Given data:
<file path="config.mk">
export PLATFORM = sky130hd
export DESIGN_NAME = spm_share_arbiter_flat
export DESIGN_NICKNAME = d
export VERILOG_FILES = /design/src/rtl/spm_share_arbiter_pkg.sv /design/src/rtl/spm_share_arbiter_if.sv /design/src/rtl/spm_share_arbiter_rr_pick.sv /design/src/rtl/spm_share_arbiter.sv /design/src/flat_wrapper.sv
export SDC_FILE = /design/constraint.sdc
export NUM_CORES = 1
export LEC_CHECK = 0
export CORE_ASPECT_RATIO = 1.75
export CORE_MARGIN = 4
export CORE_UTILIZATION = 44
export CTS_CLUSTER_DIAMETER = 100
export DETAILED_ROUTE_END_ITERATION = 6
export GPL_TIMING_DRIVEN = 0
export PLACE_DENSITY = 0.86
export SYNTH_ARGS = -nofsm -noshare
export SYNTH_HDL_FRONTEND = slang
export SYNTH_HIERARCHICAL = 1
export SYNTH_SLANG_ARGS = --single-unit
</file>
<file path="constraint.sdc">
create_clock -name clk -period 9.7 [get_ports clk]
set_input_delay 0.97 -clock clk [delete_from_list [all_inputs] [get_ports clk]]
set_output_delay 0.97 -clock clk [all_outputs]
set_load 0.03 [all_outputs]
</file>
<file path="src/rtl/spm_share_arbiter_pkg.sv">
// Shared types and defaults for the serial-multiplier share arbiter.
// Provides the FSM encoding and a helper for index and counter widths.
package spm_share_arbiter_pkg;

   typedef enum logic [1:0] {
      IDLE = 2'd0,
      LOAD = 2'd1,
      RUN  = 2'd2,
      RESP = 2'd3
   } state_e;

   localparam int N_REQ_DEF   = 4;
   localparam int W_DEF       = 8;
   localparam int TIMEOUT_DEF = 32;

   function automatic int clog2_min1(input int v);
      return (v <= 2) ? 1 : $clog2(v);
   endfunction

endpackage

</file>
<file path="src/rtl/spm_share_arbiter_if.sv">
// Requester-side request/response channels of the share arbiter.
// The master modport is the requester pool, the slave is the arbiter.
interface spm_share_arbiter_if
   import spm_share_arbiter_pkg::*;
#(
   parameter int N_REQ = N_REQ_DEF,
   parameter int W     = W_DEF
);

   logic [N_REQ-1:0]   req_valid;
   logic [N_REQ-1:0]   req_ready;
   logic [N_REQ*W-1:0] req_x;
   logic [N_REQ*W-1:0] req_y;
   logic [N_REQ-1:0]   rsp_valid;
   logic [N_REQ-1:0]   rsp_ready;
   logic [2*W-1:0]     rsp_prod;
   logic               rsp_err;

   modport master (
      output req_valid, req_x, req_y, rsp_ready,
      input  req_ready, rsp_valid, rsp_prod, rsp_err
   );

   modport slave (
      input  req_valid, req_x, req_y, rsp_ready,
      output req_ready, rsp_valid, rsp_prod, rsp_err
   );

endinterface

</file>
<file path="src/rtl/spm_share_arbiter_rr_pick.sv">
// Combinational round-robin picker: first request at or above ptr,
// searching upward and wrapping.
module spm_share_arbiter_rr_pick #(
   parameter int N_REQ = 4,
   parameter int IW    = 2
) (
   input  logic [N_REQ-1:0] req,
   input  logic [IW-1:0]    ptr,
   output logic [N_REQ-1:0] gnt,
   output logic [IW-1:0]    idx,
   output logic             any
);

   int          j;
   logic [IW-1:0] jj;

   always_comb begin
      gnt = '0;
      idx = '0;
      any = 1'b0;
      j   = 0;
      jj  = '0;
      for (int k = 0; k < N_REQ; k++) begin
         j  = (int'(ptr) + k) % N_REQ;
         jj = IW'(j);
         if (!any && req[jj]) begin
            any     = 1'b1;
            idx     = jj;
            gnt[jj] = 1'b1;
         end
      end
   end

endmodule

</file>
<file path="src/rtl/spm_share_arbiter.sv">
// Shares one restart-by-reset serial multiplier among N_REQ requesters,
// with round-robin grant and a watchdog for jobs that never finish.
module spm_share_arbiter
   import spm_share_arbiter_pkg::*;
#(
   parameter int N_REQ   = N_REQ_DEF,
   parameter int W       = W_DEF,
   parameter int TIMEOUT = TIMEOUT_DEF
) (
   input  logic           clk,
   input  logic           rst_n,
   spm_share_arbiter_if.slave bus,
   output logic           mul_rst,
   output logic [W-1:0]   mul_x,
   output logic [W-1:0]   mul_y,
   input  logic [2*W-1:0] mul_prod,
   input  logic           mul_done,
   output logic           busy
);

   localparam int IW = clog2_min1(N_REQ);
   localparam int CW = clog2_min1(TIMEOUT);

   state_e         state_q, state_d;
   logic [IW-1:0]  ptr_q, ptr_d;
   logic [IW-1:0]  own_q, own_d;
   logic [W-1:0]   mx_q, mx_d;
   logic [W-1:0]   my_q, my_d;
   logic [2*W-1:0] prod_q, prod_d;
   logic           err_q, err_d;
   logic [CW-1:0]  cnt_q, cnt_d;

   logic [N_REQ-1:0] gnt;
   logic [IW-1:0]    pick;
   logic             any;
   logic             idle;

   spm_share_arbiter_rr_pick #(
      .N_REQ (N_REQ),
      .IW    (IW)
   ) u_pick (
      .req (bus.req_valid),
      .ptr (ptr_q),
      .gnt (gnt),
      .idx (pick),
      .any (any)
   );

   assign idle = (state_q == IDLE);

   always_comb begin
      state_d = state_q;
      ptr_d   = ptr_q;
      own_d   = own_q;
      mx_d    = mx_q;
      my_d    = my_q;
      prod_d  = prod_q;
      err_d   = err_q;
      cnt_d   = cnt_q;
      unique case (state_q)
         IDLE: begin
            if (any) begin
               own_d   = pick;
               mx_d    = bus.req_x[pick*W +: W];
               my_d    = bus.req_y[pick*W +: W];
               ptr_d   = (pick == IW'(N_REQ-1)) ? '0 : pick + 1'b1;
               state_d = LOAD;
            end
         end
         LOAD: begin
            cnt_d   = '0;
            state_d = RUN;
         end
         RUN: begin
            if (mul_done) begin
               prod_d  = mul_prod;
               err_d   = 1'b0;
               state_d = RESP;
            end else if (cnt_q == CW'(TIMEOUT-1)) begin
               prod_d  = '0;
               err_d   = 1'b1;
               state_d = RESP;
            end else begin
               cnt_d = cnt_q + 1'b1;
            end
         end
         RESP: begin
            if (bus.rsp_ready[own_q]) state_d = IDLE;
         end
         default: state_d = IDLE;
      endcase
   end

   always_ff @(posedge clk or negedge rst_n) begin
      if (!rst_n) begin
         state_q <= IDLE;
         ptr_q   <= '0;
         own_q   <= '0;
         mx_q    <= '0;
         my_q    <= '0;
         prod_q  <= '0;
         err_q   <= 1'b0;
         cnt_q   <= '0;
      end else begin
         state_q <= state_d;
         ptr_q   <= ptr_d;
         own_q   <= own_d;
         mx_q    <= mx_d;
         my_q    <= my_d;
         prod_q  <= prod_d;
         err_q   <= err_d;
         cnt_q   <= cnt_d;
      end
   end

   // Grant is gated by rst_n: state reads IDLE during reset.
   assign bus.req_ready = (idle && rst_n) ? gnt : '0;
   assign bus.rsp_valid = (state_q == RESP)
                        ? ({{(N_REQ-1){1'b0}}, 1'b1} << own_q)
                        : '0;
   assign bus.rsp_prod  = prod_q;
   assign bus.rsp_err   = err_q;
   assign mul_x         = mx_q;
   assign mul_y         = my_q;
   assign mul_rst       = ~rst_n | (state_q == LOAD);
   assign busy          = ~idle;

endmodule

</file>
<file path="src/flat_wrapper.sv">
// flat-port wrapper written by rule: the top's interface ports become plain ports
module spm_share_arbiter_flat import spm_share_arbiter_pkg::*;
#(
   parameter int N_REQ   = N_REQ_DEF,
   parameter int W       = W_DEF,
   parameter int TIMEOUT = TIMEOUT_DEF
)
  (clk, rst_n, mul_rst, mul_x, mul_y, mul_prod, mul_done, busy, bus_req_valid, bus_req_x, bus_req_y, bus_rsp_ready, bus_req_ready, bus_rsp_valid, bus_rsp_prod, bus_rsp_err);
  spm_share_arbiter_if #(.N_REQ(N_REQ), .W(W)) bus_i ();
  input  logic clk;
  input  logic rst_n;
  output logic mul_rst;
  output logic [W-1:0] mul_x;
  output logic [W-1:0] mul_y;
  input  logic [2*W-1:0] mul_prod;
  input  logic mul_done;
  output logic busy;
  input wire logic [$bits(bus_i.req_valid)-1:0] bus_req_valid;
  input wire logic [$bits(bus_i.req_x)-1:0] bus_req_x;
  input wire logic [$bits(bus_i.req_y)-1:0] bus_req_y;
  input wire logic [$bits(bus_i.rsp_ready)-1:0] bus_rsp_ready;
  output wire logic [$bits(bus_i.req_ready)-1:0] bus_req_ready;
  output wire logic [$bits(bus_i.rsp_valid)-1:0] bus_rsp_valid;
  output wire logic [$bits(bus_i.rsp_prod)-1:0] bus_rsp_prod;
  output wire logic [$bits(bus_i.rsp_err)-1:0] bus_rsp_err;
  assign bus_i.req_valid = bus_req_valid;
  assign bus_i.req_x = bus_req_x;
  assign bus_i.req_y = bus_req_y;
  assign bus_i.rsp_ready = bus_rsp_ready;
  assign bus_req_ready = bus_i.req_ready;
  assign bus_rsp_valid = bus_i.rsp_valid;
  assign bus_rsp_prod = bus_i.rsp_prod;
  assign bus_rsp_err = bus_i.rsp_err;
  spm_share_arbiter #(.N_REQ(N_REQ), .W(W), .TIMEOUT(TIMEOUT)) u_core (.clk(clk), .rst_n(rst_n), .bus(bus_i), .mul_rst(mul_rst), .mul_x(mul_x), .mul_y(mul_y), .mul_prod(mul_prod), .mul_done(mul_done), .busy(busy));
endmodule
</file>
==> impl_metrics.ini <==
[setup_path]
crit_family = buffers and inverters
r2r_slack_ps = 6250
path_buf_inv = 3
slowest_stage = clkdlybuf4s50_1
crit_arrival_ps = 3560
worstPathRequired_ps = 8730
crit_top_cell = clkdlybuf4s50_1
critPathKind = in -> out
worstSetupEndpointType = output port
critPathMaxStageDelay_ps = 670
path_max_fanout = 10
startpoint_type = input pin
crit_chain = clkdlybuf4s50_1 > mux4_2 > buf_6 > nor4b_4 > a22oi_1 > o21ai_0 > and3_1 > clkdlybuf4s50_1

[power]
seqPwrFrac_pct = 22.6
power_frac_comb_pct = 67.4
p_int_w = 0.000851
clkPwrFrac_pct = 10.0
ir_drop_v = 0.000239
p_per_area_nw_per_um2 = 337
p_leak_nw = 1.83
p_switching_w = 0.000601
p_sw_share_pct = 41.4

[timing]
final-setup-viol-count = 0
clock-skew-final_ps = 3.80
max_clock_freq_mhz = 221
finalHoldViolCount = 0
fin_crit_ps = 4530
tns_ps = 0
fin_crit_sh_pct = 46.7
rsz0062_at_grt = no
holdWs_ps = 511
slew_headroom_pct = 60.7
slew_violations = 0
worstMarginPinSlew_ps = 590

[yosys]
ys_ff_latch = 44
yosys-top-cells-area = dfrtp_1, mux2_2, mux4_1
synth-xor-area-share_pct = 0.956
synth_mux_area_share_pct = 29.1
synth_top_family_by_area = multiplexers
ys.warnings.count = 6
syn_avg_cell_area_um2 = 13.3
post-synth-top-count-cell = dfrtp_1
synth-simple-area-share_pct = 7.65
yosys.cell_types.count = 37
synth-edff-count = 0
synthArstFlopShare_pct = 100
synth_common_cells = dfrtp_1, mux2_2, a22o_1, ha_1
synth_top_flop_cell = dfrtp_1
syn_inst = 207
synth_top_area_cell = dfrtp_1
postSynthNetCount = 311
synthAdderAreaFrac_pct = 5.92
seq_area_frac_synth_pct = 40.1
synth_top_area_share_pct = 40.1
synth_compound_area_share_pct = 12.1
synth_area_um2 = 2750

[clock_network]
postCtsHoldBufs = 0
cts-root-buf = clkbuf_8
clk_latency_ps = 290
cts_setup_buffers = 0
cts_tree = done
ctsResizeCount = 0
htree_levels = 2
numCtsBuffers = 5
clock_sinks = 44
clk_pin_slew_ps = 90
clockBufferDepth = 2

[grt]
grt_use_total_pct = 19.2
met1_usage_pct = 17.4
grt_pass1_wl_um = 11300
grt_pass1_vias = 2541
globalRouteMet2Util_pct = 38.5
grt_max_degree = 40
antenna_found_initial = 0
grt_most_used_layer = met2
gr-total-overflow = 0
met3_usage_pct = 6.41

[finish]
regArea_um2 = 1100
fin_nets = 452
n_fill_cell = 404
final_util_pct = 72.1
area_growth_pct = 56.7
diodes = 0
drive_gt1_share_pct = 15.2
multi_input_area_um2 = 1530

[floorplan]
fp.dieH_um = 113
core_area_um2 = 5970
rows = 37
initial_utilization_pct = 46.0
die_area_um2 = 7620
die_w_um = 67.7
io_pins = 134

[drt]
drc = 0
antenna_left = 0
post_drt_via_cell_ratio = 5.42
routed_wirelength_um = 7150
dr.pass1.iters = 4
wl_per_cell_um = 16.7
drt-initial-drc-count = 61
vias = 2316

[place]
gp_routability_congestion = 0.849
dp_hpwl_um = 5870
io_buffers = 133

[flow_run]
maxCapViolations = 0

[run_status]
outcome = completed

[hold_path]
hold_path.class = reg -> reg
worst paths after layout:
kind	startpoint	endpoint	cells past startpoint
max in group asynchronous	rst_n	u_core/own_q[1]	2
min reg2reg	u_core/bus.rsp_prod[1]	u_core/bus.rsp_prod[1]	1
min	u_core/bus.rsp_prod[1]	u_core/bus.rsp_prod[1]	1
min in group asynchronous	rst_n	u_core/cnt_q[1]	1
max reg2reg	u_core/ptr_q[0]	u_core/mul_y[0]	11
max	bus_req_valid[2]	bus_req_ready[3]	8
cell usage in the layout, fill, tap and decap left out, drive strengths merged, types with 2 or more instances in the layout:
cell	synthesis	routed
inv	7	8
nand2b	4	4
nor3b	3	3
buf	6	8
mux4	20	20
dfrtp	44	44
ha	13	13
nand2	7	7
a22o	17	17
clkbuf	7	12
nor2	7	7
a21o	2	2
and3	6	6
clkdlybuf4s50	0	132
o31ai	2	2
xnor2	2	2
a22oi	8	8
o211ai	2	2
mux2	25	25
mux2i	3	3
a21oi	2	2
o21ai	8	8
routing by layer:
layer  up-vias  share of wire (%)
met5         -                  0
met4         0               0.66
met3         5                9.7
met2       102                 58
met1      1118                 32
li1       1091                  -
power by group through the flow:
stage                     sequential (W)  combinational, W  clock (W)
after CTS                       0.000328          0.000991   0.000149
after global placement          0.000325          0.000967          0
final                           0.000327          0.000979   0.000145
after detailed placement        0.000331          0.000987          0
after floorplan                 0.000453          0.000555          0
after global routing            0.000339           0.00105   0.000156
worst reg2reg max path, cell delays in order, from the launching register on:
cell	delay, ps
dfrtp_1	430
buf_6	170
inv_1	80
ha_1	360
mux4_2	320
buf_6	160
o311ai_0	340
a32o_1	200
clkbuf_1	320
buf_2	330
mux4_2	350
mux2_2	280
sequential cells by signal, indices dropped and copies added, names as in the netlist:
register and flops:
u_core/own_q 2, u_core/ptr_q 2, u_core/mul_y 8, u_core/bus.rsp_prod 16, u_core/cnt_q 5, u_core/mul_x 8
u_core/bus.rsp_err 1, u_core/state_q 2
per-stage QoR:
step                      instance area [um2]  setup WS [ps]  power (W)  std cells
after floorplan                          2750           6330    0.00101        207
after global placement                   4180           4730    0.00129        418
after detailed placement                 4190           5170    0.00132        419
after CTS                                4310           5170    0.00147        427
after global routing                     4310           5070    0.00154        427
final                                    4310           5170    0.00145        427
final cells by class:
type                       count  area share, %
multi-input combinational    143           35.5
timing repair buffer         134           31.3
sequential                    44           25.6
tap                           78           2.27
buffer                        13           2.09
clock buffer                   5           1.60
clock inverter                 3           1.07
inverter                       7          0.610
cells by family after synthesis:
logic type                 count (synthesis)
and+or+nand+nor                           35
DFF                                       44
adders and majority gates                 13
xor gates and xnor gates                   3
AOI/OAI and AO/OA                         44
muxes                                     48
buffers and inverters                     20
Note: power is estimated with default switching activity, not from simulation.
* * *
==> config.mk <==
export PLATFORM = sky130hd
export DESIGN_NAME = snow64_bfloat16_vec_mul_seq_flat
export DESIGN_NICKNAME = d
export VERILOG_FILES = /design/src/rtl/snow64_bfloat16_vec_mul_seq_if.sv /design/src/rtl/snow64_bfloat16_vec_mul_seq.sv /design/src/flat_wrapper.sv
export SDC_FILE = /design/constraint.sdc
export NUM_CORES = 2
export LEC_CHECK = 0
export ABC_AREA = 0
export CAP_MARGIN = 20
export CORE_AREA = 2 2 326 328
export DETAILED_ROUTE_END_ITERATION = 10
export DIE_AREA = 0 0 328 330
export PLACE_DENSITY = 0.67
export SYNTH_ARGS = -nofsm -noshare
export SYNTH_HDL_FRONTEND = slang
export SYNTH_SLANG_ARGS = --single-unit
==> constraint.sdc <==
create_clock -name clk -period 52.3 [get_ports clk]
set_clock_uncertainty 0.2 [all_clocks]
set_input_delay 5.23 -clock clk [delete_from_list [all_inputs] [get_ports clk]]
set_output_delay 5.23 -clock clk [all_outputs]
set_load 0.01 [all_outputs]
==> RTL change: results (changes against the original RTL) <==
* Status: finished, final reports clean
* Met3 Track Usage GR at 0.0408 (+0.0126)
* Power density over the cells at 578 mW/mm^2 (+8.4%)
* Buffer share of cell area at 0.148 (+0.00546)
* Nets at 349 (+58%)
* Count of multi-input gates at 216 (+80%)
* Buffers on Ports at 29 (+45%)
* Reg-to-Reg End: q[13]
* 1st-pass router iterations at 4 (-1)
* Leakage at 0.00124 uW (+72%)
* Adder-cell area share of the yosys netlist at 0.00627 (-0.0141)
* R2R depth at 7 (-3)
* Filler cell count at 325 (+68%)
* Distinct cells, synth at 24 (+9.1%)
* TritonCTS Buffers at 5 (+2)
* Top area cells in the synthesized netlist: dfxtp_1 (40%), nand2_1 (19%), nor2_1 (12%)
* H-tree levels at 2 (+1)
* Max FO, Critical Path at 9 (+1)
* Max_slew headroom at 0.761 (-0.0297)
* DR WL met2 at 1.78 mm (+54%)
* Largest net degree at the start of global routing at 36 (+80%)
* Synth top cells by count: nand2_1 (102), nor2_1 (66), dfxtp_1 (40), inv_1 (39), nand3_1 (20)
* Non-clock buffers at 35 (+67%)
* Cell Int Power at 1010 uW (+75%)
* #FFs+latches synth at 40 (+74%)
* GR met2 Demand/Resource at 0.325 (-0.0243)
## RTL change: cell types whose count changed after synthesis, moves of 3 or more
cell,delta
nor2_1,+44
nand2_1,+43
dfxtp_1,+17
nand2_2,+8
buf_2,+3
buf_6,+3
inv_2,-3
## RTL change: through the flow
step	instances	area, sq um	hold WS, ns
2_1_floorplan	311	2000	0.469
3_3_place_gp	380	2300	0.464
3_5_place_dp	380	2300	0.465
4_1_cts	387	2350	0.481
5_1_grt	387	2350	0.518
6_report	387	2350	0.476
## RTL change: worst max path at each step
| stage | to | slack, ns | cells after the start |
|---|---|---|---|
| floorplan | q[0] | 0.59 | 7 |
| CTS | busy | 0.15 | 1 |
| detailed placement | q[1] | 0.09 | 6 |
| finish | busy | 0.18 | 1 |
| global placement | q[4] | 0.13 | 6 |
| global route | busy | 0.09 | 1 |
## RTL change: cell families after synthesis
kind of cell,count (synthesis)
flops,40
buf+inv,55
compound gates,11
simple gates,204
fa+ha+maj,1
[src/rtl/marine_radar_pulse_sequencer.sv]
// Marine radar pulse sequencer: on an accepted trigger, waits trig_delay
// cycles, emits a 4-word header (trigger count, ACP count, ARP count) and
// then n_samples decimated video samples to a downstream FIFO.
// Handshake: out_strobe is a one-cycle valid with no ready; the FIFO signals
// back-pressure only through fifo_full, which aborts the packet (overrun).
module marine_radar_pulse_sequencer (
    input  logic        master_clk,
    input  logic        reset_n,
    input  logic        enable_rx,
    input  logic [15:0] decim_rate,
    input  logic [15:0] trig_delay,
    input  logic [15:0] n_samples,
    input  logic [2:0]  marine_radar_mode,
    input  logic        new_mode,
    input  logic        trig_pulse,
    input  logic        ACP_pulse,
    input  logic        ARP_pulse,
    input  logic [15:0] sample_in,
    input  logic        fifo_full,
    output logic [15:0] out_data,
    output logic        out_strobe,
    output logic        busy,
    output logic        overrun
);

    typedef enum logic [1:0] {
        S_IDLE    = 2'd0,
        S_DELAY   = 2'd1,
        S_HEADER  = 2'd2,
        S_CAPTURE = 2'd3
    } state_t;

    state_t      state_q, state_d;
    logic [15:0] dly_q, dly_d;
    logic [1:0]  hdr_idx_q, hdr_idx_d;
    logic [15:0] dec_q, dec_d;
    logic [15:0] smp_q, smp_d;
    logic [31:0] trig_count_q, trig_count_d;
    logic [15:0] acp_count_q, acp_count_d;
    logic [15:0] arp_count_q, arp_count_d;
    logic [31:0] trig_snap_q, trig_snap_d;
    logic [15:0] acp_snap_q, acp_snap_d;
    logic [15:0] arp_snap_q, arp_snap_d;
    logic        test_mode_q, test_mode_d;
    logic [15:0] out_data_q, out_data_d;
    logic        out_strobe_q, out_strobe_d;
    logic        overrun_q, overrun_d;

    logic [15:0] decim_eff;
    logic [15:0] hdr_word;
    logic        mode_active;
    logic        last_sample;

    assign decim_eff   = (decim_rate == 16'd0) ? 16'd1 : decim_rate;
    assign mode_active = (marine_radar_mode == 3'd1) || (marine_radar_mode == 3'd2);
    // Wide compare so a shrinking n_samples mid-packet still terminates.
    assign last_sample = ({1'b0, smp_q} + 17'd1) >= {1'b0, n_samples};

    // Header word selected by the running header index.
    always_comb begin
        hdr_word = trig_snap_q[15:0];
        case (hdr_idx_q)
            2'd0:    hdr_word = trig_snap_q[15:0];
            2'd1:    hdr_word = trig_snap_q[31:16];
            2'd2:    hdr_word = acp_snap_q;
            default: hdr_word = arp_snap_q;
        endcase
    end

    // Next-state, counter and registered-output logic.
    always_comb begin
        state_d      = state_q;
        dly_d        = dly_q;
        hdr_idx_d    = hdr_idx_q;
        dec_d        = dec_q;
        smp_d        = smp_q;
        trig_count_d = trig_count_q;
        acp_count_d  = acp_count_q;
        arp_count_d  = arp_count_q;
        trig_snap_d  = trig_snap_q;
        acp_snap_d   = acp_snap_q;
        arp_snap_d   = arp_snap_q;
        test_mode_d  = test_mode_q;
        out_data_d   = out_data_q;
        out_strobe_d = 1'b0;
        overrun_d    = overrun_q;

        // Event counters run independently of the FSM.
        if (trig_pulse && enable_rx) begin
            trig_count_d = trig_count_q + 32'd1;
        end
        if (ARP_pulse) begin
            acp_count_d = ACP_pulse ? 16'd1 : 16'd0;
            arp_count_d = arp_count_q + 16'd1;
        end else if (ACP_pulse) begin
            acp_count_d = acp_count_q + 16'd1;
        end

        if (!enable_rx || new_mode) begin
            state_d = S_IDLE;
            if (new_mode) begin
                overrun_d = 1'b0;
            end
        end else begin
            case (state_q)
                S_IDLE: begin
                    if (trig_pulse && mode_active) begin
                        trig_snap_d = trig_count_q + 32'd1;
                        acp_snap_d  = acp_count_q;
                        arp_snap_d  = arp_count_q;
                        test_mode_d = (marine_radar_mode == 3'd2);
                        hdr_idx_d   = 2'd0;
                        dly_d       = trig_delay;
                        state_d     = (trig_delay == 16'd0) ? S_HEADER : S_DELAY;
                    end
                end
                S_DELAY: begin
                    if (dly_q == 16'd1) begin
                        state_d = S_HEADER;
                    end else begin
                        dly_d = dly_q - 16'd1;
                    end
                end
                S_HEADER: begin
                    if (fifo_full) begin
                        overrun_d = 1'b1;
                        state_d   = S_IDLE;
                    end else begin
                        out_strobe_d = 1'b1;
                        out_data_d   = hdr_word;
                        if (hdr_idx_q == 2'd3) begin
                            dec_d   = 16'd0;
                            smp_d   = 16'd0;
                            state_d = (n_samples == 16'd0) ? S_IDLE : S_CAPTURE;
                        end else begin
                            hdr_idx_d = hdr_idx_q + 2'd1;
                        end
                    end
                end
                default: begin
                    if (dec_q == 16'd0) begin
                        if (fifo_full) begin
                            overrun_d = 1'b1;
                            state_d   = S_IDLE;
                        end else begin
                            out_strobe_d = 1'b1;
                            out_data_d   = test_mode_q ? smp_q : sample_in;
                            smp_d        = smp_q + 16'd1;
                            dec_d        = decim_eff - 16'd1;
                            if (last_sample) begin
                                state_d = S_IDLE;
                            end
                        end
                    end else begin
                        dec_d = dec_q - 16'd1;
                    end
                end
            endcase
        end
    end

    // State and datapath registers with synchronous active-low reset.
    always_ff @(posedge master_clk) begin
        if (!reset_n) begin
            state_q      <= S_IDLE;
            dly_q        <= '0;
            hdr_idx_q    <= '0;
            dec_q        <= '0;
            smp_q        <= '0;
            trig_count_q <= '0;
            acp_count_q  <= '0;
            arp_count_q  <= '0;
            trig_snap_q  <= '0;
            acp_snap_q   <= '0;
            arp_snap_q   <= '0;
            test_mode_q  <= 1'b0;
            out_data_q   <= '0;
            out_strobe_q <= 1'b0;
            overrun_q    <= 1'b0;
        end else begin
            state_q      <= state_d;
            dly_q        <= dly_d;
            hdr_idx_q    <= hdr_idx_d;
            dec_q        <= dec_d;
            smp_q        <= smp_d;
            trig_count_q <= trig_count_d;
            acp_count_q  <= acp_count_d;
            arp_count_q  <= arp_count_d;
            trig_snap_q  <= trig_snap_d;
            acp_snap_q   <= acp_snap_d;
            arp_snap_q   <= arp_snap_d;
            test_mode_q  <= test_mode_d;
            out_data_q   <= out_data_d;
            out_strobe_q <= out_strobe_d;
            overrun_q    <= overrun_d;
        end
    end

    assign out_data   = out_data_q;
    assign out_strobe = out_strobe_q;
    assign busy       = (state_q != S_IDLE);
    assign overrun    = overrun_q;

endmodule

Work instructions: Above are the records; copy exactly the lines from the line with "RTL change: results" through the line with "iterations at 4 (-1)", both included.

Solution to the exercise:
==> RTL change: results (changes against the original RTL) <==
* Status: finished, final reports clean
* Met3 Track Usage GR at 0.0408 (+0.0126)
* Power density over the cells at 578 mW/mm^2 (+8.4%)
* Buffer share of cell area at 0.148 (+0.00546)
* Nets at 349 (+58%)
* Count of multi-input gates at 216 (+80%)
* Buffers on Ports at 29 (+45%)
* Reg-to-Reg End: q[13]
* 1st-pass router iterations at 4 (-1)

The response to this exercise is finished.